当前位置:网站首页>Performance evaluation report of YoMo codec - Y3

Performance evaluation report of YoMo codec - Y3

2020-11-09 19:12:00 Cella

yomo-y3-stress-testing

YoMo Introduce

YoMo It is an open source real-time edge computing gateway 、 Development framework and microservice platform , The communication layer is based on QUIC agreement (2020-09-25 Update to Draft-31 edition ), Better release 5G Wait for the value of next generation low delay network . For streaming (Streaming Computing) Designed codec yomo-codec It can greatly improve the throughput of computing services ; Plug in based development model ,5 Minutes to go online your Internet of things real-time edge computing processing system .YoMo At present, it has been deployed in the field of industrial Internet .

Official website : https://yomo.run

YoMo Codec Introduce

yomo-codec-golang It's through golang Language implementation YoMo Codec Of SPEC describe ; Provide right TLV structure And the ability to encode and decode basic data types , And for YoMo Provide encoding and decoding tools to support its message processing . You can extend it to more types of data processing , It can even be extended and applied to other frameworks that need coding and decoding .

Project introduction :README.md

Why YoMo-Codec?

as everyone knows , stay HTTP We often use JSON As a codec for messages , Because it has a simple format , Easy to read and write , Support for multiple languages , So it's very popular in Internet applications , Then why do we need to do our own research YoMo Codec To support YoMo Application ?

  • YoMo Streaming messages , Extract monitored key-value Process the business logic . If you use JSON codec , Will require that you must wait for the complete packet to be received before deserializing the packet as an object , And then extract the corresponding key-value value ; But for the YoMo Codec, By describing object data as a set of TLV structure , When decoding packets , Can be in the decoding process earlier to understand the current T Whether or not to listen to the prison key, To determine whether to jump directly to the next group TLV structure , There is no need to decode non monitored packets unnecessarily , Thus, the efficiency of decoding is improved .
  • JSON A lot of reflection is usually used in decoding , So its performance will be affected , and YoMo Codec Because only for the actual monitored key-value decode , The use of actual reflection will be greatly reduced .
  • In the industrial Internet or in the network applications that require strict computing resources , For the same codec operation, less loss is needed CPU resources , So that the limited computing resources can be more fully used .

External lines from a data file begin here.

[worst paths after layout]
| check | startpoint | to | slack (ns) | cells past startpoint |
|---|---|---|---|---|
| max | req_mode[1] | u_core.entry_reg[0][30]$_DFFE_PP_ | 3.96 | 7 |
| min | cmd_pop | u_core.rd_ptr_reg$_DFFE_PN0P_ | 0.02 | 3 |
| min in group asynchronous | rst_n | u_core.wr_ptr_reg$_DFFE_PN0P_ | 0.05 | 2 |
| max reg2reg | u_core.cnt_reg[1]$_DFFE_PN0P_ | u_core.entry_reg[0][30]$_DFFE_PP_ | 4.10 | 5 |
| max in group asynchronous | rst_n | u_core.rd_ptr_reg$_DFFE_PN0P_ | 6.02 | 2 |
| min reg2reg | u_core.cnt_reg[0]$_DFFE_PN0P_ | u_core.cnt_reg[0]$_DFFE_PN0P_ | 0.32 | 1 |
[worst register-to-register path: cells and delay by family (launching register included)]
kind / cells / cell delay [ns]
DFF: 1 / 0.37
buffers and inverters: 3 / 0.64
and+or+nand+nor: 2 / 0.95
`config.mk`:
```
export PLATFORM = sky130hd
export DESIGN_NAME = rgb_point_color_filter
export DESIGN_NICKNAME = d
export VERILOG_FILES = /design/src/rpcf_pkg.sv /design/src/rpcf_front.sv /design/src/rpcf_mid.sv /design/src/rpcf_back.sv /design/src/rgb_point_color_filter.sv
export SDC_FILE = /design/constraint.sdc
export NUM_CORES = 1
export LEC_CHECK = 0
export BUFFER_PORTS_ARGS = -buffer_cell sky130_fd_sc_hd__buf_2
export CORE_AREA = 4 4 236 261
export CTS_CLUSTER_SIZE = 25
export DETAILED_ROUTE_END_ITERATION = 10
export DIE_AREA = 0 0 240 265
export PLACE_DENSITY_LB_ADDON = 0.05
export SYNTH_ARGS = -nofsm -noshare
export SYNTH_HDL_FRONTEND = slang
export SYNTH_SLANG_ARGS = --single-unit
export TNS_END_PERCENT = 10
```
`constraint.sdc`:
```
create_clock -name clk -period 12.6 [get_ports clk]
set_input_delay 0.63 -clock clk [delete_from_list [all_inputs] [get_ports clk]]
set_output_delay 0.63 -clock clk [all_outputs]
set_load 0.02 [all_outputs]
```
`src/rpcf_pkg.sv`:
```
// Shared types, mode codes and fixed-point constants for the RGB point color filter.
package rpcf_pkg;

    typedef enum logic [3:0] {
        MODE_PASS       = 4'd0,
        MODE_YELLOW     = 4'd1,
        MODE_BLUE_ONLY  = 4'd2,
        MODE_BLUE_GRAY  = 4'd3,
        MODE_BRIGHTNESS = 4'd4,
        MODE_CYAN       = 4'd5,
        MODE_MEAN_GRAY  = 4'd6,
        MODE_GREEN_GRAY = 4'd7,
        MODE_INVERT     = 4'd8,
        MODE_LUMINANCE  = 4'd9,
        MODE_MAGENTA    = 4'd10,
        MODE_RED_GRAY   = 4'd11,
        MODE_SEPIA      = 4'd12,
        MODE_THRESHOLD  = 4'd13,
        MODE_GREEN_ONLY = 4'd14,
        MODE_RED_ONLY   = 4'd15
    } mode_t;

    localparam logic [1:0] CFG_FILTER_MODE     = 2'd0;
    localparam logic [1:0] CFG_THRESHOLD_LEVEL = 2'd1;

    localparam logic [3:0] FILTER_MODE_RESET     = 4'd0;
    localparam logic [7:0] THRESHOLD_LEVEL_RESET = 8'd200;

    // Q16 weights
    localparam logic [15:0] LUM_WR = 16'd13926;
    localparam logic [15:0] LUM_WG = 16'd46885;
    localparam logic [15:0] LUM_WB = 16'd4725;
    localparam logic [15:0] SEP_WR = 16'd19661;
    localparam logic [15:0] SEP_WG = 16'd38666;
    localparam logic [15:0] SEP_WB = 16'd7209;

    // x / 3 == (x * 683) >> 11 for x <= 765
    localparam logic [19:0] MEAN_RECIP = 20'd683;
    localparam int          MEAN_SHIFT = 11;

    localparam logic [7:0] CH_MAX      = 8'd255;
    localparam logic [8:0] SEPIA_R_ADD = 9'd40;
    localparam logic [8:0] SEPIA_G_ADD = 9'd20;
    localparam logic [7:0] SEPIA_B_SUB = 8'd20;

    typedef struct packed {
        logic [7:0] red;
        logic [7:0] green;
        logic [7:0] blue;
    } rgb_t;

    typedef struct packed {
        mode_t      mode;
        rgb_t       pix;
        logic [23:0] prod_r;
        logic [23:0] prod_g;
        logic [23:0] prod_b;
        logic [7:0] bright;
        logic [9:0] sum3;
        logic       above;
    } front_t;

    typedef struct packed {
        mode_t      mode;
        rgb_t       pix;
        logic [7:0] weighted;
        logic [7:0] mean;
        logic [7:0] bright;
        logic       above;
    } mid_t;

endpackage

```
`src/rpcf_front.sv`:
```
// First pipeline stage: weight products, brightness, channel sum and threshold compare.
module rpcf_front
    import rpcf_pkg::*;
(
    input  logic       clk,
    input  logic       rst_n,
    input  mode_t      mode,
    input  logic [7:0] level,
    input  logic       in_valid,
    output logic       in_ready,
    input  rgb_t       in_data,
    output logic       out_valid,
    input  logic       out_ready,
    output front_t     out_data
);

    logic       valid_reg;
    front_t     data_reg;
    front_t     data_next;
    logic [15:0] wr;
    logic [15:0] wg;
    logic [15:0] wb;
    logic [7:0] max_rg;
    logic [7:0] max_rgb;
    logic [7:0] min_gb;
    logic [7:0] half_min;
    logic [7:0] min_term;

    always_comb
    begin
        if (mode == MODE_SEPIA)
        begin
            wr = SEP_WR;
            wg = SEP_WG;
            wb = SEP_WB;
        end
        else
        begin
            wr = LUM_WR;
            wg = LUM_WG;
            wb = LUM_WB;
        end
    end

    always_comb
    begin
        max_rg   = (in_data.red > in_data.green) ? in_data.red : in_data.green;
        max_rgb  = (max_rg > in_data.blue) ? max_rg : in_data.blue;
        min_gb   = (in_data.green < in_data.blue) ? in_data.green : in_data.blue;
        half_min = min_gb >> 1;
        min_term = (in_data.red < half_min) ? in_data.red : half_min;
    end

    always_comb
    begin
        data_next.mode   = mode;
        data_next.pix    = in_data;
        data_next.prod_r = {16'd0, in_data.red} * {8'd0, wr};
        data_next.prod_g = {16'd0, in_data.green} * {8'd0, wg};
        data_next.prod_b = {16'd0, in_data.blue} * {8'd0, wb};
        data_next.bright = max_rgb + min_term;
        data_next.sum3   = {2'd0, in_data.red} + {2'd0, in_data.green}
                           + {2'd0, in_data.blue};
        data_next.above  = (in_data.red > level);
    end

    assign in_ready  = !valid_reg || out_ready;
    assign out_valid = valid_reg;
    assign out_data  = data_reg;

    always_ff @(posedge clk or negedge rst_n)
    begin
        if (!rst_n)
        begin
            valid_reg <= 1'b0;
        end
        else if (in_ready)
        begin
            valid_reg <= in_valid;
        end
    end

    always_ff @(posedge clk)
    begin
        if (in_valid && in_ready)
        begin
            data_reg <= data_next;
        end
    end

endmodule

```
`src/rpcf_mid.sv`:
```
// Second pipeline stage: weighted gray from the products and mean gray by reciprocal multiply.
module rpcf_mid
    import rpcf_pkg::*;
(
    input  logic   clk,
    input  logic   rst_n,
    input  logic   in_valid,
    output logic   in_ready,
    input  front_t in_data,
    output logic   out_valid,
    input  logic   out_ready,
    output mid_t   out_data
);

    logic        valid_reg;
    mid_t        data_reg;
    mid_t        data_next;
    logic [25:0] wsum;
    logic [19:0] mean_prod;

    always_comb
    begin
        wsum      = {2'd0, in_data.prod_r} + {2'd0, in_data.prod_g}
                    + {2'd0, in_data.prod_b};
        mean_prod = {10'd0, in_data.sum3} * MEAN_RECIP;

        data_next.mode     = in_data.mode;
        data_next.pix      = in_data.pix;
        data_next.weighted = wsum[23:16];
        data_next.mean     = mean_prod[MEAN_SHIFT +: 8];
        data_next.bright   = in_data.bright;
        data_next.above    = in_data.above;
    end

    assign in_ready  = !valid_reg || out_ready;
    assign out_valid = valid_reg;
    assign out_data  = data_reg;

    always_ff @(posedge clk or negedge rst_n)
    begin
        if (!rst_n)
        begin
            valid_reg <= 1'b0;
        end
        else if (in_ready)
        begin
            valid_reg <= in_valid;
        end
    end

    always_ff @(posedge clk)
    begin
        if (in_valid && in_ready)
        begin
            data_reg <= data_next;
        end
    end

endmodule

```
`src/rpcf_back.sv`:
```
// Third pipeline stage: per-mode output selection, sepia clamping and the output register.
module rpcf_back
    import rpcf_pkg::*;
(
    input  logic clk,
    input  logic rst_n,
    input  logic in_valid,
    output logic in_ready,
    input  mid_t in_data,
    output logic out_valid,
    input  logic out_ready,
    output rgb_t out_data
);

    logic       valid_reg;
    rgb_t       data_reg;
    rgb_t       data_next;
    logic [8:0] sep_r;
    logic [8:0] sep_g;
    logic [7:0] sep_b;
    logic [7:0] thr;
    rgb_t       p;

    always_comb
    begin
        p     = in_data.pix;
        sep_r = {1'b0, in_data.weighted} + SEPIA_R_ADD;
        sep_g = {1'b0, in_data.weighted} + SEPIA_G_ADD;
        sep_b = (in_data.weighted > SEPIA_B_SUB) ? (in_data.weighted - SEPIA_B_SUB) : 8'd0;
        thr   = in_data.above ? CH_MAX : 8'd0;
    end

    always_comb
    begin
        data_next = p;
        unique case (in_data.mode)
            MODE_PASS:       data_next = p;
            MODE_YELLOW:     data_next = '{CH_MAX, CH_MAX, 8'd0};
            MODE_BLUE_ONLY:  data_next = '{8'd0, 8'd0, p.blue};
            MODE_BLUE_GRAY:  data_next = '{p.blue, p.blue, p.blue};
            MODE_BRIGHTNESS: data_next = '{in_data.bright, in_data.bright, in_data.bright};
            MODE_CYAN:       data_next = '{8'd0, CH_MAX, CH_MAX};
            MODE_MEAN_GRAY:  data_next = '{in_data.mean, in_data.mean, in_data.mean};
            MODE_GREEN_GRAY: data_next = '{p.green, p.green, p.green};
            MODE_INVERT:     data_next = '{~p.red, ~p.green, ~p.blue};
            MODE_LUMINANCE:
                data_next = '{in_data.weighted, in_data.weighted, in_data.weighted};
            MODE_MAGENTA:    data_next = '{CH_MAX, 8'd0, CH_MAX};
            MODE_RED_GRAY:   data_next = '{p.red, p.red, p.red};
            MODE_SEPIA:
            begin
                data_next.red   = sep_r[8] ? CH_MAX : sep_r[7:0];
                data_next.green = sep_g[8] ? CH_MAX : sep_g[7:0];
                data_next.blue  = sep_b;
            end
            MODE_THRESHOLD:  data_next = '{thr, thr, thr};
            MODE_GREEN_ONLY: data_next = '{8'd0, p.green, 8'd0};
            MODE_RED_ONLY:   data_next = '{p.red, 8'd0, 8'd0};
            default:         data_next = p;
        endcase
    end

    assign in_ready  = !valid_reg || out_ready;
    assign out_valid = valid_reg;
    assign out_data  = data_reg;

    always_ff @(posedge clk or negedge rst_n)
    begin
        if (!rst_n)
        begin
            valid_reg <= 1'b0;
        end
        else if (in_ready)
        begin
            valid_reg <= in_valid;
        end
    end

    always_ff @(posedge clk)
    begin
        if (in_valid && in_ready)
        begin
            data_reg <= data_next;
        end
    end

    // sepia output is ordered red >= green >= blue
    a_sepia_order: assert property (@(posedge clk) disable iff (!rst_n)
        (in_valid && in_ready && in_data.mode == MODE_SEPIA)
        |=> (data_reg.red >= data_reg.green && data_reg.green >= data_reg.blue))
        else $error("sepia channel order broken");

    a_threshold_bw: assert property (@(posedge clk) disable iff (!rst_n)
        (in_valid && in_ready && in_data.mode == MODE_THRESHOLD)
        |=> (data_reg.red == data_reg.green && data_reg.green == data_reg.blue
             && (data_reg.red == 8'd0 || data_reg.red == CH_MAX)))
        else $error("threshold output not black or white");

    a_invert: assert property (@(posedge clk) disable iff (!rst_n)
        (in_valid && in_ready && in_data.mode == MODE_INVERT)
        |=> (data_reg.red == ~$past(in_data.pix.red)
             && data_reg.blue == ~$past(in_data.pix.blue)))
        else $error("invert result mismatch");

endmodule

```
`src/rgb_point_color_filter.sv`:
```
// Top level of the RGB point color filter: configuration registers and three-stage pipeline.
//
// Usage:
//   Input channel in_valid/in_ready carries one pixel (red_in, green_in, blue_in)
//   per transaction; output channel out_valid/out_ready returns the recolored
//   pixel (red_out, green_out, blue_out), one result per input, in order.
//   cfg_we/cfg_index/cfg_data write filter_mode (index 0, 4 bits) or
//   threshold_level (index 1, 8 bits); other indexes are ignored. Write only
//   while no transaction is in flight.
//   Pipeline: three register stages (product stage, sum/reciprocal stage,
//   select/output register); an accepted pixel passes through the front, mid
//   and back registers in that order before out_valid rises. Throughput: one
//   pixel per cycle while out_ready is high; each stage holds one transaction.
//   Reset: pipeline empties, filter_mode goes to pass-through, threshold_level
//   to 200.
//   Receiver stall: each stage holds its transaction while the next is full and
//   stalled; in_ready drops once all three stages are occupied, and nothing is
//   dropped or repeated.
module rgb_point_color_filter
    import rpcf_pkg::*;
(
    input  logic       clk,
    input  logic       rst_n,
    input  logic       in_valid,
    output logic       in_ready,
    input  logic [7:0] red_in,
    input  logic [7:0] green_in,
    input  logic [7:0] blue_in,
    output logic       out_valid,
    input  logic       out_ready,
    output logic [7:0] red_out,
    output logic [7:0] green_out,
    output logic [7:0] blue_out,
    input  logic       cfg_we,
    input  logic [1:0] cfg_index,
    input  logic [7:0] cfg_data
);

    mode_t      filter_mode_reg;
    logic [7:0] threshold_level_reg;

    rgb_t   in_pix;
    rgb_t   out_pix;
    front_t front_data;
    mid_t   mid_data;
    logic   front_valid;
    logic   front_ready;
    logic   mid_valid;
    logic   mid_ready;

    always_ff @(posedge clk or negedge rst_n)
    begin
        if (!rst_n)
        begin
            filter_mode_reg     <= mode_t'(FILTER_MODE_RESET);
            threshold_level_reg <= THRESHOLD_LEVEL_RESET;
        end
        else if (cfg_we)
        begin
            if (cfg_index == CFG_FILTER_MODE)
            begin
                filter_mode_reg <= mode_t'(cfg_data[3:0]);
            end
            if (cfg_index == CFG_THRESHOLD_LEVEL)
            begin
                threshold_level_reg <= cfg_data;
            end
        end
    end

    assign in_pix = '{red_in, green_in, blue_in};

    rpcf_front u_front (
        .clk       (clk),
        .rst_n     (rst_n),
        .mode      (filter_mode_reg),
        .level     (threshold_level_reg),
        .in_valid  (in_valid),
        .in_ready  (in_ready),
        .in_data   (in_pix),
        .out_valid (front_valid),
        .out_ready (front_ready),
        .out_data  (front_data)
    );

    rpcf_mid u_mid (
        .clk       (clk),
        .rst_n     (rst_n),
        .in_valid  (front_valid),
        .in_ready  (front_ready),
        .in_data   (front_data),
        .out_valid (mid_valid),
        .out_ready (mid_ready),
        .out_data  (mid_data)
    );

    rpcf_back u_back (
        .clk       (clk),
        .rst_n     (rst_n),
        .in_valid  (mid_valid),
        .in_ready  (mid_ready),
        .in_data   (mid_data),
        .out_valid (out_valid),
        .out_ready (out_ready),
        .out_data  (out_pix)
    );

    assign red_out   = out_pix.red;
    assign green_out = out_pix.green;
    assign blue_out  = out_pix.blue;

endmodule
```
### src/hdl/pct_pkg.sv
`timescale 1ns / 1ps

package pct_pkg;

   // Fixed field widths
   localparam int DATA_WIDTH      = 32;
   localparam int REFRESH_WIDTH   = 24;
   localparam int PPR_WIDTH       = 8;
   localparam int CSR_INDEX_WIDTH = 2;
   localparam int CSR_DATA_WIDTH  = 32;
   localparam int DIV_COUNT_WIDTH = $clog2(DATA_WIDTH);

   // Default width of the period counter
   localparam int PERIOD_WIDTH_DEFAULT = 24;

   // Register indexes
   localparam logic [CSR_INDEX_WIDTH-1:0] CSR_REFRESH_PERIOD = 2'd0;
   localparam logic [CSR_INDEX_WIDTH-1:0] CSR_RATE_NUMERATOR = 2'd1;
   localparam logic [CSR_INDEX_WIDTH-1:0] CSR_PULSES_PER_REV = 2'd2;

   // Register reset values
   localparam logic [REFRESH_WIDTH-1:0] REFRESH_PERIOD_RESET = 24'd2990500;
   localparam logic [DATA_WIDTH-1:0]    RATE_NUMERATOR_RESET = 32'd180000000;
   localparam logic [PPR_WIDTH-1:0]     PULSES_PER_REV_RESET = 8'd1;

   // Divider operand select
   typedef enum logic {
      DIV_SEL_RATE = 1'b0,   // rate_numerator / pulses_per_rev
      DIV_SEL_RPM  = 1'b1    // first quotient / captured period
   } div_sel_type;

   // Controller -> datapath
   typedef struct packed {
      logic        tick;        // input transfer this cycle
      logic        div_start;
      div_sel_type div_sel;
      logic        load_out;    // load the result register
      logic        too_slow;    // kind of result being loaded
   } pct_cmd_type;

   // Datapath -> controller
   typedef struct packed {
      logic refresh_fire;  // this tick ends a refresh period
      logic report_rpm;    // a capture is held at that refresh
      logic div_done;      // divider holds a finished quotient
      logic out_free;      // result register can take a new result
   } pct_sts_type;

endpackage
$ cat src/hw/rtl/sf2d_pkg.sv
// Shared types, constants and helpers for the separable 2-D FIR filter.
// No dependencies; imported by every module of the block except sf2d_ram.
package sf2d_pkg;

  localparam int SAMPLE_BITS   = 16;
  localparam int COEF_BITS     = 16;
  localparam int COEF_COUNT    = 17;
  localparam int COEF_IDX_BITS = 5;
  localparam int COL_BITS      = 22;
  localparam int ACC_BITS      = 48;
  localparam int CFG_DATA_BITS = 64;
  localparam int CFG_IDX_BITS  = 3;
  localparam int TAP_CFG_BITS  = 5;
  localparam int WIDTH_CFG_BITS = 12;
  localparam int ROW_BITS      = 16;
  localparam int OUT_COL_BITS  = 11;
  localparam int TAP_IDX_BITS  = 6;   // covers MAX_TAPS up to 33
  localparam int DEF_MAX_TAPS  = 17;
  localparam int DEF_MAX_WIDTH = 2048;

  localparam logic [TAP_CFG_BITS-1:0]   RST_TAP_COUNT = 5'd5;
  localparam logic [WIDTH_CFG_BITS-1:0] RST_WIDTH     = 12'd2048;
  localparam logic [ROW_BITS-1:0]       RST_HEIGHT    = 16'd1080;

  typedef enum logic [CFG_IDX_BITS-1:0] {
    REG_TAP_COUNT, REG_IMAGE_WIDTH, REG_IMAGE_HEIGHT, REG_COEF_A,
    REG_COEF_B, REG_COEF_C, REG_COEF_D, REG_COEF_TAIL
  } cfg_reg_t;

  typedef struct packed {
    logic signed [SAMPLE_BITS-1:0] sample;
    logic                          frame_start;
  } in_item_t;

  typedef struct packed {
    logic signed [SAMPLE_BITS-1:0] filtered;
    logic [ROW_BITS-1:0]           out_row;
    logic [OUT_COL_BITS-1:0]       out_col;
    logic                          frame_last;
  } out_item_t;

  typedef enum logic [1:0] {SRC_MEM, SRC_SAMPLE, SRC_WINDOW} mac_src_t;

  typedef enum logic [3:0] {
    ST_CLEAR, ST_IDLE, ST_START, ST_COL_RUN, ST_COL_WAIT, ST_COL_DONE,
    ST_ROW_RUN, ST_ROW_WAIT, ST_RESULT, ST_UPDATE
  } state_t;

  typedef struct packed {
    logic                    clr_step;
    logic                    accept;
    logic                    acc_clr;
    logic                    mac_valid;
    mac_src_t                src;
    logic [TAP_IDX_BITS-1:0] k;
    logic                    col_done;
    logic                    out_load;
    logic                    update;
  } ctrl_cmd_t;

  typedef struct packed {
    logic                    clr_last;
    logic                    col_ok;
    logic                    row_ok;
    logic                    mac_busy;
    logic [TAP_IDX_BITS-1:0] taps;
  } dp_status_t;

  // Round by 15 bits (add half, floor) then clamp to a signed range of 'bits'.
  function automatic logic signed [ACC_BITS-1:0] round_sat(
      input logic signed [ACC_BITS-1:0] a, input int bits);
    logic signed [ACC_BITS-1:0] t;
    logic signed [ACC_BITS-1:0] hi;
    logic signed [ACC_BITS-1:0] lo;
    t  = a + $signed(ACC_BITS'(16384));
    t  = t >>> 15;
    hi = $signed((ACC_BITS'(1) << (bits - 1)) - ACC_BITS'(1));
    lo = ~hi;
    if (t > hi) begin
      return hi;
    end else if (t < lo) begin
      return lo;
    end
    return t;
  endfunction

endpackage
## config.mk

```make
export PLATFORM = sky130hd
export DESIGN_NAME = client_liveness_table_top_flat
export DESIGN_NICKNAME = d
export VERILOG_FILES = /design/src/rtl/clt_pkg.sv /design/src/rtl/clt_if.sv /design/src/rtl/client_liveness_table_top.sv /design/src/rtl/clt_ram.sv /design/src/rtl/clt_ctrl.sv /design/src/flat_wrapper.sv
export SDC_FILE = /design/constraint.sdc
export NUM_CORES = 2
export LEC_CHECK = 0
export BUFFER_PORTS_ARGS = -buffer_cell sky130_fd_sc_hd__buf_4
export CORE_MARGIN = 2
export CORE_UTILIZATION = 40
export CTS_CLUSTER_SIZE = 10
export DETAILED_ROUTE_END_ITERATION = 10
export GPL_TIMING_DRIVEN = 1
export PLACE_DENSITY = 0.54
export SYNTH_ARGS = -nofsm -noshare
export SYNTH_HDL_FRONTEND = slang
export SYNTH_SLANG_ARGS = --single-unit
```

## constraint.sdc

```tcl
create_clock -name i_clk -period 6.8 [get_ports i_clk]
set_clock_uncertainty 0.05 [all_clocks]
set_input_delay 0.34 -clock i_clk [delete_from_list [all_inputs] [get_ports i_clk]]
set_output_delay 0.34 -clock i_clk [all_outputs]
set_load 0.1 [all_outputs]
```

This performance test is to verify YoMo Codec Than JSON It has higher data decoding performance and less resource consumption , Thus for YoMo Provide more real-time 、 Efficient 、 Low loss of message processing capability .

Test instructions

1. Test method

  • adopt Benchmark Benchmark , Provide Serial and parallel Two ways , The latter is making full use of CPU Performance in the case of resources .

  • The tested data package is generated by program , And guarantee that Codec And JSON The data used in the test contains key-value The values of pairs are exactly the same .

  • The data to be tested contains key-value The right data is divided into 3 Yes 16 Yes 32 Yes 63 Yes These groups , Observe separately in different key-value The effect on decoding performance in case of quantity , And what's being monitored key The values are the middle values of their numbers , Such as : K08 It means to listen to No 8 individual key Value . So you get the following dimensions , It is then shown in the chart of the test results .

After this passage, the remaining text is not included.